§ **Activity**
In the entries below, identify every line with the string "drive" and copy it.

-- Records for this task follows --

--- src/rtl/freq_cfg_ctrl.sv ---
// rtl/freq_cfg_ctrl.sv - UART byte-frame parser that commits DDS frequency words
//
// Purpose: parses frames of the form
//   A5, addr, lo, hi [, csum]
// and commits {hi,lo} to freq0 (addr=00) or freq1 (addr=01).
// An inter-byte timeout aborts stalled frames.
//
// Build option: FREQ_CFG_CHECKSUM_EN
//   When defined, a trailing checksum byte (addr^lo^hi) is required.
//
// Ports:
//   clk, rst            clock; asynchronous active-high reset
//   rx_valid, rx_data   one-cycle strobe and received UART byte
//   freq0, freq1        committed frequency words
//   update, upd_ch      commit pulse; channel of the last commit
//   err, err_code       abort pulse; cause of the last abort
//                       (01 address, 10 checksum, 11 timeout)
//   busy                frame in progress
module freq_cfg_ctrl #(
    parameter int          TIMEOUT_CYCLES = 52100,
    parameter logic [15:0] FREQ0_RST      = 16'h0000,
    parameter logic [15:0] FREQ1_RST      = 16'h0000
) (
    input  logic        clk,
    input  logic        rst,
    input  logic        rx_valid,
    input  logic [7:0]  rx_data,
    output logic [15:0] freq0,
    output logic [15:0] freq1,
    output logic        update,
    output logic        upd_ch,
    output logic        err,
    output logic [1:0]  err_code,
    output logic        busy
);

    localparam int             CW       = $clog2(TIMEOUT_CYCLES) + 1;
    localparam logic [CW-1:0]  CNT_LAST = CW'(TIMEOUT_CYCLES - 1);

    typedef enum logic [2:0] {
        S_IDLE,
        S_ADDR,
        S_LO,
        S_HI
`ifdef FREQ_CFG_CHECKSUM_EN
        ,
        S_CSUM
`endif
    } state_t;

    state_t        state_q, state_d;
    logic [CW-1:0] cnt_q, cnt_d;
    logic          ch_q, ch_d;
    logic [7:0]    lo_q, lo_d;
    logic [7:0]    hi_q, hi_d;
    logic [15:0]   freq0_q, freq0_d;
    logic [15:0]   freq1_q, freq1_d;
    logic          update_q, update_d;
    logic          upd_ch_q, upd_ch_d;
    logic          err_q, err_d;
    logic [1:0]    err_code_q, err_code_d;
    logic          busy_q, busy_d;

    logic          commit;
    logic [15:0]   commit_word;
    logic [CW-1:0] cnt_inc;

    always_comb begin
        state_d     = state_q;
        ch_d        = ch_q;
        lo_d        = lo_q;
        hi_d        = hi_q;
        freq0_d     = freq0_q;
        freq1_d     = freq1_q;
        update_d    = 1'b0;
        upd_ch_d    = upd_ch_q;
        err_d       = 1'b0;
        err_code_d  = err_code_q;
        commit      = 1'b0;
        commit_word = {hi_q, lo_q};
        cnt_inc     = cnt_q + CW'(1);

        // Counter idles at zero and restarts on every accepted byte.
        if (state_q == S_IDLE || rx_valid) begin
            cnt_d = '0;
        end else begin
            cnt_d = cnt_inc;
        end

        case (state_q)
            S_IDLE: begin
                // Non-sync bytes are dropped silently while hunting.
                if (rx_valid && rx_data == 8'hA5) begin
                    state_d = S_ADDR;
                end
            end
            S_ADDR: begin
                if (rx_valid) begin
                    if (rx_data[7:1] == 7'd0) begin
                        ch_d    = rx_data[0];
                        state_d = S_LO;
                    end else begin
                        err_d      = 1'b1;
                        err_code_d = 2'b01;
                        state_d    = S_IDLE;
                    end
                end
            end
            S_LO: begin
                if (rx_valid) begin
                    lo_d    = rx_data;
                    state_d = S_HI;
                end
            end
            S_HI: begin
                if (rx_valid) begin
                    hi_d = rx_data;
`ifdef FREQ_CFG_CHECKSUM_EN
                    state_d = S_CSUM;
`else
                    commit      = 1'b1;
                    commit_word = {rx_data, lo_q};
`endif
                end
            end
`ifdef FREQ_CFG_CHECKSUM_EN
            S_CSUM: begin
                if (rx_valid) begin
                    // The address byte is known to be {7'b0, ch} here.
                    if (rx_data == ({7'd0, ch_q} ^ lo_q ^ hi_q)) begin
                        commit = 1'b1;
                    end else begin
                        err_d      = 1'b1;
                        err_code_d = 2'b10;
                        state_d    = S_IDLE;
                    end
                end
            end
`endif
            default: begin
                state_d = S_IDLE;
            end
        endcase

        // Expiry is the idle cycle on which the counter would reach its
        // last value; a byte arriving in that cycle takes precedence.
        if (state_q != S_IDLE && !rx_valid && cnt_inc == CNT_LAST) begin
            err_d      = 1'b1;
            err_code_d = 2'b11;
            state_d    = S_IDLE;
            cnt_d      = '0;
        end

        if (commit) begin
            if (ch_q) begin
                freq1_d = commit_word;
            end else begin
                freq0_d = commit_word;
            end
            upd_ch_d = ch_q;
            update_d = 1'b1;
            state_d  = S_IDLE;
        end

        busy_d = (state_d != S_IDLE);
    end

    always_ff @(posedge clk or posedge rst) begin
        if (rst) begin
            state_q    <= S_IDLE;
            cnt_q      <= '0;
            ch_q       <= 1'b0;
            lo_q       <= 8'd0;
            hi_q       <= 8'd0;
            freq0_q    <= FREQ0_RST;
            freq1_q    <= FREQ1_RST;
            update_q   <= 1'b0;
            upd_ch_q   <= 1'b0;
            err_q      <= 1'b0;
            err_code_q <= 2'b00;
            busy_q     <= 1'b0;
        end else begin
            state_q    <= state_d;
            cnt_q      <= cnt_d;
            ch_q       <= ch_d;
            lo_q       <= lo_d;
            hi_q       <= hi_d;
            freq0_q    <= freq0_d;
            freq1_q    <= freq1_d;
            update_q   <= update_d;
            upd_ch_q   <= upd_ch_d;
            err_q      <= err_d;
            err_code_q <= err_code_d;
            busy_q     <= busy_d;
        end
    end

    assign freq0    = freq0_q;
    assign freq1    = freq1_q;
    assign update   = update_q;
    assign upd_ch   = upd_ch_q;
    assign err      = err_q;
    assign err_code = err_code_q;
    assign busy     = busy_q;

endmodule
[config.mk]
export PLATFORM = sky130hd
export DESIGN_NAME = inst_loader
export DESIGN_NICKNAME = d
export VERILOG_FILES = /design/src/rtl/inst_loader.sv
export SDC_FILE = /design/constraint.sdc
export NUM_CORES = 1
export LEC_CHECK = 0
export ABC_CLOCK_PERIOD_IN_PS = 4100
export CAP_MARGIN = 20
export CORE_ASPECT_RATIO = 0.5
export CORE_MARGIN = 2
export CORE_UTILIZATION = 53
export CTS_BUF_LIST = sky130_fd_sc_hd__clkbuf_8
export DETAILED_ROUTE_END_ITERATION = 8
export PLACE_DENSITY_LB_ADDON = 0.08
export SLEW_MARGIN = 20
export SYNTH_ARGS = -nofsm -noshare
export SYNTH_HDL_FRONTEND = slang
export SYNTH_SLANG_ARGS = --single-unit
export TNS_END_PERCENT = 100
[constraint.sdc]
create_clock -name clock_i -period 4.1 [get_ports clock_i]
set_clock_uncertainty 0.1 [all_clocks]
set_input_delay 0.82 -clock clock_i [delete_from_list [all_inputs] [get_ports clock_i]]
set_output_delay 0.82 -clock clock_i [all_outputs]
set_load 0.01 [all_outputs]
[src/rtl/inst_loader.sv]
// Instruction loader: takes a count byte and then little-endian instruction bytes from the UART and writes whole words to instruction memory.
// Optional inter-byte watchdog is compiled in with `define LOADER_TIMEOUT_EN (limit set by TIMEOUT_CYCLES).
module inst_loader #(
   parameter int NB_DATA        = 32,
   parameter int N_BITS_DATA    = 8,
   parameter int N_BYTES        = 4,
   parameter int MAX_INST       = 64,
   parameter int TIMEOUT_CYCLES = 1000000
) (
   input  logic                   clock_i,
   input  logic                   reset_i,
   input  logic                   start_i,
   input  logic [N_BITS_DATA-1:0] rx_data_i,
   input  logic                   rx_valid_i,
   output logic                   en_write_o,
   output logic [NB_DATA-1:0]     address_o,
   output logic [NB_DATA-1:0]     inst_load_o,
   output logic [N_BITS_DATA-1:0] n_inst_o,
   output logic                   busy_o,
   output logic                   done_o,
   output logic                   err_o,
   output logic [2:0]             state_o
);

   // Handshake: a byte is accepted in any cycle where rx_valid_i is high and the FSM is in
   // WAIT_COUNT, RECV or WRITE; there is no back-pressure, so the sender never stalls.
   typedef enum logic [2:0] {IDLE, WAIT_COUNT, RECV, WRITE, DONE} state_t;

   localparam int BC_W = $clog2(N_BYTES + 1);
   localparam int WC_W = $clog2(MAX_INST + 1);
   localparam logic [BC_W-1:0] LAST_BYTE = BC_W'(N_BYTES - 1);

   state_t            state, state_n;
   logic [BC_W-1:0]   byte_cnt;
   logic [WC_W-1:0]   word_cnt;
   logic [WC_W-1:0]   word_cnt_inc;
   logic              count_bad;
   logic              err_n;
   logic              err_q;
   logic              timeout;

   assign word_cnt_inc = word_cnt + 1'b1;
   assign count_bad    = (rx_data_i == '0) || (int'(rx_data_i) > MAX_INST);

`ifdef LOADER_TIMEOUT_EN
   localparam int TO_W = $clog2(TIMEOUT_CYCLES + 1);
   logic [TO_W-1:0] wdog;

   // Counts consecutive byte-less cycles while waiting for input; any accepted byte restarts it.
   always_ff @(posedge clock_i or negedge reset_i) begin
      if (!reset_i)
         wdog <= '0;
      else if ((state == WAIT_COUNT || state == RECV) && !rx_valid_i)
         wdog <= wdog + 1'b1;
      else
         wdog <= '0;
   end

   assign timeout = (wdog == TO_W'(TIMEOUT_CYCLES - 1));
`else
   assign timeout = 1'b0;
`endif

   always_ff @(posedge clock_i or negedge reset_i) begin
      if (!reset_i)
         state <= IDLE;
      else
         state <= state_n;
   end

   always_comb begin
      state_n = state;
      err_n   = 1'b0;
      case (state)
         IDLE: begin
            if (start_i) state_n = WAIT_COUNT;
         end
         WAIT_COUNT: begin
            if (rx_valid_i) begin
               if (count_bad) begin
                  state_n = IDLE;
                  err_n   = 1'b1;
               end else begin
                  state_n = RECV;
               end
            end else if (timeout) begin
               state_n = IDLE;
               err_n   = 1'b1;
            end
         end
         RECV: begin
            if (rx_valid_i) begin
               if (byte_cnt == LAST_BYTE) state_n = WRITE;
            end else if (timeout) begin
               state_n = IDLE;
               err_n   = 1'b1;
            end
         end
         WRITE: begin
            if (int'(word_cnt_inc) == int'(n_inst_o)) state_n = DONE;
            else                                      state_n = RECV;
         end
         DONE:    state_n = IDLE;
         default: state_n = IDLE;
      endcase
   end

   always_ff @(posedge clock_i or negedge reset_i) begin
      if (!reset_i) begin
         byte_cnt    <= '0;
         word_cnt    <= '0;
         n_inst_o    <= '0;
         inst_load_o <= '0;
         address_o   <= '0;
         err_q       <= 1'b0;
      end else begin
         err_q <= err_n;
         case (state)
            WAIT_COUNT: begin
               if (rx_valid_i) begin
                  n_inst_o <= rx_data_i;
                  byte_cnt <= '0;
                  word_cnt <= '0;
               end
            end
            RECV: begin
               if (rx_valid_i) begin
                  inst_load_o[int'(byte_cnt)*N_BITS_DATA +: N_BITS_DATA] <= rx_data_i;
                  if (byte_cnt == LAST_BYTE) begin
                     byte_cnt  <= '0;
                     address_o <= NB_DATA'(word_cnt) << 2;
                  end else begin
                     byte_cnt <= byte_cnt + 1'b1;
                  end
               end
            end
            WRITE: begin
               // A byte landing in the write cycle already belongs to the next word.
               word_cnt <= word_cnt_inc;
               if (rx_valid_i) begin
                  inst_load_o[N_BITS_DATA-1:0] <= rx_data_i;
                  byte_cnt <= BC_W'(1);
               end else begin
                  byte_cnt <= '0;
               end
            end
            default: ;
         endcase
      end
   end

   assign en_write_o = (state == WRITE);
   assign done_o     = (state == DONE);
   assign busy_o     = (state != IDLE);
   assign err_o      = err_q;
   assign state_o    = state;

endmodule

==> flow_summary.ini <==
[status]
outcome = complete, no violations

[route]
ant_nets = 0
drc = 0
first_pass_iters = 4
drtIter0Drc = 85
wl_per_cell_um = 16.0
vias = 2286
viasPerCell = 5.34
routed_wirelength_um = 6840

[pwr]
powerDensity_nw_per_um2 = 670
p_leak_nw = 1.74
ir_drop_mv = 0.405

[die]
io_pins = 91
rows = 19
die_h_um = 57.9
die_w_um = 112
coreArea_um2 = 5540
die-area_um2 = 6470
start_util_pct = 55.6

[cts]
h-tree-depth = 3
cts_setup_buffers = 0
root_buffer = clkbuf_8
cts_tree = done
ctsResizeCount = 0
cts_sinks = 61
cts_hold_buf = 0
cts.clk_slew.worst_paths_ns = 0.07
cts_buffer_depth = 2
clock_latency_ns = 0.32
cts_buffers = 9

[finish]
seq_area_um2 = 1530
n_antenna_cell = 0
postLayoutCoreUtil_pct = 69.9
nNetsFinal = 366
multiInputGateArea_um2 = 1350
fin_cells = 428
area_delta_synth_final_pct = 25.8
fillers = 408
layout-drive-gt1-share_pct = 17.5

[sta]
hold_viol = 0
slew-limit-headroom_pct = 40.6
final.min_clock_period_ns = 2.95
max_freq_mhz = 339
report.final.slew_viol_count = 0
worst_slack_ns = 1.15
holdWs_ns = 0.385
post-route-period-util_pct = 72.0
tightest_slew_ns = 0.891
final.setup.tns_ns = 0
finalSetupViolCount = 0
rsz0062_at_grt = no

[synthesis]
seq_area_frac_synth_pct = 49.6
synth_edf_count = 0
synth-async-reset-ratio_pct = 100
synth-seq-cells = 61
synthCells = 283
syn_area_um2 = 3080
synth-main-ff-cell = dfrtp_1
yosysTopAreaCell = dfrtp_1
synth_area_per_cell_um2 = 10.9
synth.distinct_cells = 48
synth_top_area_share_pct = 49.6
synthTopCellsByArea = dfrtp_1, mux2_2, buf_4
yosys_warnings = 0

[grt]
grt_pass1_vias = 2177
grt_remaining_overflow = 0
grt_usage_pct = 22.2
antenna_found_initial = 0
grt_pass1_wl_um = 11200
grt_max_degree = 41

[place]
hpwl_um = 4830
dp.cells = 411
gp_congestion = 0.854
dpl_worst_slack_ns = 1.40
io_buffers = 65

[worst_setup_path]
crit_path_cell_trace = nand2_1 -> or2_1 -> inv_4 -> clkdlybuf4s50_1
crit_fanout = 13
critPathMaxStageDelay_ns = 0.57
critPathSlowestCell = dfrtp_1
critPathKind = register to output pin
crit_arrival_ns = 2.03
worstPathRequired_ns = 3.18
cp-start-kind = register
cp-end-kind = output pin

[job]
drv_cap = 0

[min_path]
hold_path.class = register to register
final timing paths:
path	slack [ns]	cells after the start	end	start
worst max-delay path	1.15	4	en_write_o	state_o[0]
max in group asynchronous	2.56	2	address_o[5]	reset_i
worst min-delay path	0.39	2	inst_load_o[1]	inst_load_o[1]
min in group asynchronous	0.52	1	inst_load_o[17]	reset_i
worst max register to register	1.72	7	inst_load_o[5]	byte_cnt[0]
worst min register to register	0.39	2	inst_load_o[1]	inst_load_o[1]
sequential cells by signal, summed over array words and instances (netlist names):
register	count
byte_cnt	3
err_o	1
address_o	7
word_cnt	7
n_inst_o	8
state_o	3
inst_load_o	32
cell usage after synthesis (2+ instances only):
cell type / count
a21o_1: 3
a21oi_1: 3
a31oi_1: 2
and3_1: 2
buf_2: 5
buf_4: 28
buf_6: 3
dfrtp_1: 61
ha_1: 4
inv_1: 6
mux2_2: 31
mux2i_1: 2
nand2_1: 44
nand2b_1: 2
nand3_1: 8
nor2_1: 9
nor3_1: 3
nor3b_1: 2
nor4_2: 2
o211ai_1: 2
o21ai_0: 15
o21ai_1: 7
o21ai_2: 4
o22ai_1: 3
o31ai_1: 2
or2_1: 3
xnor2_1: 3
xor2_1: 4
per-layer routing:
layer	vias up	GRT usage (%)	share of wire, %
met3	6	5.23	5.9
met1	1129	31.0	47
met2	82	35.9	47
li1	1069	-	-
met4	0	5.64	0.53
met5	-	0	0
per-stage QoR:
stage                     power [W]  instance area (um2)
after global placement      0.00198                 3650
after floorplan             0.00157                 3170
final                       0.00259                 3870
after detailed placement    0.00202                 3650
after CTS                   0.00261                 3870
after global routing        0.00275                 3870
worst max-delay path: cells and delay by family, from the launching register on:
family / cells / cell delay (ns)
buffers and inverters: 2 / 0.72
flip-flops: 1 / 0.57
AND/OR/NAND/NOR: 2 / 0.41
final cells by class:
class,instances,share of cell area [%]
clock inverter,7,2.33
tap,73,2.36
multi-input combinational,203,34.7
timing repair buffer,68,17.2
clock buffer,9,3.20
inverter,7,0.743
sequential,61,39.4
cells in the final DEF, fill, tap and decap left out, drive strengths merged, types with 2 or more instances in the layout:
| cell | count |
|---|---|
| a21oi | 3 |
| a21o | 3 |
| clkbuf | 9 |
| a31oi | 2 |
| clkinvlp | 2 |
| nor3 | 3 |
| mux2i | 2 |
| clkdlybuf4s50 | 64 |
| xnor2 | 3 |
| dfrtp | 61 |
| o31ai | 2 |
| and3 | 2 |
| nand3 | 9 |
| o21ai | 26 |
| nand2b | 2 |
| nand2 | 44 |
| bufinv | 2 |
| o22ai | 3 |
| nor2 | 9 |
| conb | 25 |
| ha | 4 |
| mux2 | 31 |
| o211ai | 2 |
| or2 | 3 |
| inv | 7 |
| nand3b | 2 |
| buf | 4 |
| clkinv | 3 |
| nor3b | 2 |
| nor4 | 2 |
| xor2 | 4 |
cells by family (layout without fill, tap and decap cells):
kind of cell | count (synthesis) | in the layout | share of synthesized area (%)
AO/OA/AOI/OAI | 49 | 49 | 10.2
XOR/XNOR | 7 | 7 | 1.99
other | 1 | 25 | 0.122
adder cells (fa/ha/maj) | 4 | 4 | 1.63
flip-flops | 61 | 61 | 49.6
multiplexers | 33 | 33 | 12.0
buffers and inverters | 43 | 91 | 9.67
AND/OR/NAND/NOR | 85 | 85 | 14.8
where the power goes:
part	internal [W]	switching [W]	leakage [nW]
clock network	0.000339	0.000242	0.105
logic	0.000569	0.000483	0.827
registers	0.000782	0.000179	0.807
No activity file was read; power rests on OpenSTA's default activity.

-- Records for this task concluded --

§ **Task solution**
layout-drive-gt1-share_pct = 17.5
cells in the final DEF, fill, tap and decap left out, drive strengths merged, types with 2 or more instances in the layout:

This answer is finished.